- _YOUR OBJECTIVE_
Each record should appear again in the response exactly as it does in the original.

# # # # #

**src/rtl/exception_sequencer.sv**
```systemverilog
// Fixed-priority exception sequencer: raise -> ack -> handler -> return
// handshake with the datapath exception unit, one exception in flight.
module exception_sequencer #(
  parameter int NSRC        = 4,
  parameter int ACK_TIMEOUT = 16
) (
  input  logic            clk,
  input  logic            reset,
  input  logic [NSRC-1:0] exc_req,
  input  logic [NSRC-1:0] exc_mask,
  input  logic            eret_req,
  input  logic            ExcAck,
  input  logic            err_clr,
  output logic            Exc,
  output logic            ERet,
  output logic [3:0]      EStatus,
  output logic [NSRC-1:0] pending,
  output logic            busy,
  output logic [1:0]      err
);

  localparam int TW = $clog2(ACK_TIMEOUT);
  localparam logic [TW-1:0] TLAST = TW'(ACK_TIMEOUT - 1);

  typedef enum logic [1:0] {
    S_IDLE,
    S_RAISE,
    S_HANDLER,
    S_RETURN
  } state_t;

  state_t          r_state, w_state_n;
  logic [NSRC-1:0] r_pend, w_pend_n;
  logic [NSRC-1:0] w_elig, w_clr;
  logic [3:0]      r_sel, w_sel_n, w_pick;
  logic [3:0]      r_est, w_est_n;
  logic [TW-1:0]   r_timer, w_timer_n;
  logic            r_exc, w_exc_n;
  logic            r_eret, w_eret_n;
  logic            r_busy, w_busy_n;
  logic [1:0]      r_err, w_err_n, w_eset;
  logic            w_any, w_tmo;

  // Lowest index wins: scan downward so the last hit is the smallest.
  always_comb begin
    w_elig = r_pend & ~exc_mask;
    w_any  = |w_elig;
    w_pick = '0;
    for (int i = NSRC - 1; i >= 0; i--) begin
      if (w_elig[i]) w_pick = 4'(i);
    end
  end

  assign w_tmo = (r_timer == TLAST);

  always_ff @(posedge clk or negedge reset) begin
    if (!reset) begin
      r_state <= S_IDLE;
      r_pend  <= '0;
      r_sel   <= '0;
      r_est   <= '0;
      r_timer <= '0;
      r_exc   <= 1'b0;
      r_eret  <= 1'b0;
      r_busy  <= 1'b0;
      r_err   <= '0;
    end else begin
      r_state <= w_state_n;
      r_pend  <= w_pend_n;
      r_sel   <= w_sel_n;
      r_est   <= w_est_n;
      r_timer <= w_timer_n;
      r_exc   <= w_exc_n;
      r_eret  <= w_eret_n;
      r_busy  <= w_busy_n;
      r_err   <= w_err_n;
    end
  end

  always_comb begin
    w_state_n = r_state;
    unique case (r_state)
      S_IDLE:    if (w_any) w_state_n = S_RAISE;
      S_RAISE: begin
        if (ExcAck)     w_state_n = S_HANDLER;
        else if (w_tmo) w_state_n = S_IDLE;
      end
      S_HANDLER: if (eret_req) w_state_n = S_RETURN;
      S_RETURN:  w_state_n = S_IDLE;
      default:   w_state_n = S_IDLE;
    endcase
  end

  always_comb begin
    w_exc_n   = r_exc;
    w_eret_n  = 1'b0;
    w_est_n   = r_est;
    w_sel_n   = r_sel;
    w_timer_n = r_timer;
    w_clr     = '0;
    w_eset    = '0;
    unique case (r_state)
      S_IDLE: begin
        w_exc_n = 1'b0;
        w_est_n = '0;
        if (w_any) begin
          w_sel_n   = w_pick;
          w_est_n   = w_pick + 4'd1;
          w_exc_n   = 1'b1;
          w_timer_n = '0;
        end
      end
      S_RAISE: begin
        if (ExcAck) begin
          w_exc_n = 1'b0;
          w_clr   = NSRC'(1) << r_sel;
        end else if (w_tmo) begin
          w_exc_n   = 1'b0;
          w_est_n   = '0;
          w_eset[0] = 1'b1;
        end else begin
          w_timer_n = r_timer + 1'b1;
        end
      end
      S_HANDLER: begin
        w_exc_n = 1'b0;
        if (eret_req) w_eret_n = 1'b1;
      end
      S_RETURN: begin
        w_est_n = '0;
      end
      default: begin
        w_exc_n = 1'b0;
        w_est_n = '0;
      end
    endcase
    if (eret_req && r_state != S_HANDLER) w_eset[1] = 1'b1;
  end

  // Set beats clear on both the pending bits and the sticky errors.
  assign w_pend_n = (r_pend & ~w_clr) | exc_req;
  assign w_err_n  = (err_clr ? 2'b00 : r_err) | w_eset;
  assign w_busy_n = (w_state_n != S_IDLE);

  assign Exc     = r_exc;
  assign ERet    = r_eret;
  assign EStatus = r_est;
  assign pending = r_pend;
  assign busy    = r_busy;
  assign err     = r_err;

endmodule
```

# # # # #

- _REPLY_
**src/rtl/exception_sequencer.sv**
```systemverilog
// Fixed-priority exception sequencer: raise -> ack -> handler -> return
// handshake with the datapath exception unit, one exception in flight.
module exception_sequencer #(
  parameter int NSRC        = 4,
  parameter int ACK_TIMEOUT = 16
) (
  input  logic            clk,
  input  logic            reset,
  input  logic [NSRC-1:0] exc_req,
  input  logic [NSRC-1:0] exc_mask,
  input  logic            eret_req,
  input  logic            ExcAck,
  input  logic            err_clr,
  output logic            Exc,
  output logic            ERet,
  output logic [3:0]      EStatus,
  output logic [NSRC-1:0] pending,
  output logic            busy,
  output logic [1:0]      err
);

  localparam int TW = $clog2(ACK_TIMEOUT);
  localparam logic [TW-1:0] TLAST = TW'(ACK_TIMEOUT - 1);

  typedef enum logic [1:0] {
    S_IDLE,
    S_RAISE,
    S_HANDLER,
    S_RETURN
  } state_t;

  state_t          r_state, w_state_n;
  logic [NSRC-1:0] r_pend, w_pend_n;
  logic [NSRC-1:0] w_elig, w_clr;
  logic [3:0]      r_sel, w_sel_n, w_pick;
  logic [3:0]      r_est, w_est_n;
  logic [TW-1:0]   r_timer, w_timer_n;
  logic            r_exc, w_exc_n;
  logic            r_eret, w_eret_n;
  logic            r_busy, w_busy_n;
  logic [1:0]      r_err, w_err_n, w_eset;
  logic            w_any, w_tmo;

  // Lowest index wins: scan downward so the last hit is the smallest.
  always_comb begin
    w_elig = r_pend & ~exc_mask;
    w_any  = |w_elig;
    w_pick = '0;
    for (int i = NSRC - 1; i >= 0; i--) begin
      if (w_elig[i]) w_pick = 4'(i);
    end
  end

  assign w_tmo = (r_timer == TLAST);

  always_ff @(posedge clk or negedge reset) begin
    if (!reset) begin
      r_state <= S_IDLE;
      r_pend  <= '0;
      r_sel   <= '0;
      r_est   <= '0;
      r_timer <= '0;
      r_exc   <= 1'b0;
      r_eret  <= 1'b0;
      r_busy  <= 1'b0;
      r_err   <= '0;
    end else begin
      r_state <= w_state_n;
      r_pend  <= w_pend_n;
      r_sel   <= w_sel_n;
      r_est   <= w_est_n;
      r_timer <= w_timer_n;
      r_exc   <= w_exc_n;
      r_eret  <= w_eret_n;
      r_busy  <= w_busy_n;
      r_err   <= w_err_n;
    end
  end

  always_comb begin
    w_state_n = r_state;
    unique case (r_state)
      S_IDLE:    if (w_any) w_state_n = S_RAISE;
      S_RAISE: begin
        if (ExcAck)     w_state_n = S_HANDLER;
        else if (w_tmo) w_state_n = S_IDLE;
      end
      S_HANDLER: if (eret_req) w_state_n = S_RETURN;
      S_RETURN:  w_state_n = S_IDLE;
      default:   w_state_n = S_IDLE;
    endcase
  end

  always_comb begin
    w_exc_n   = r_exc;
    w_eret_n  = 1'b0;
    w_est_n   = r_est;
    w_sel_n   = r_sel;
    w_timer_n = r_timer;
    w_clr     = '0;
    w_eset    = '0;
    unique case (r_state)
      S_IDLE: begin
        w_exc_n = 1'b0;
        w_est_n = '0;
        if (w_any) begin
          w_sel_n   = w_pick;
          w_est_n   = w_pick + 4'd1;
          w_exc_n   = 1'b1;
          w_timer_n = '0;
        end
      end
      S_RAISE: begin
        if (ExcAck) begin
          w_exc_n = 1'b0;
          w_clr   = NSRC'(1) << r_sel;
        end else if (w_tmo) begin
          w_exc_n   = 1'b0;
          w_est_n   = '0;
          w_eset[0] = 1'b1;
        end else begin
          w_timer_n = r_timer + 1'b1;
        end
      end
      S_HANDLER: begin
        w_exc_n = 1'b0;
        if (eret_req) w_eret_n = 1'b1;
      end
      S_RETURN: begin
        w_est_n = '0;
      end
      default: begin
        w_exc_n = 1'b0;
        w_est_n = '0;
      end
    endcase
    if (eret_req && r_state != S_HANDLER) w_eset[1] = 1'b1;
  end

  // Set beats clear on both the pending bits and the sticky errors.
  assign w_pend_n = (r_pend & ~w_clr) | exc_req;
  assign w_err_n  = (err_clr ? 2'b00 : r_err) | w_eset;
  assign w_busy_n = (w_state_n != S_IDLE);

  assign Exc     = r_exc;
  assign ERet    = r_eret;
  assign EStatus = r_est;
  assign pending = r_pend;
  assign busy    = r_busy;
  assign err     = r_err;

endmodule
```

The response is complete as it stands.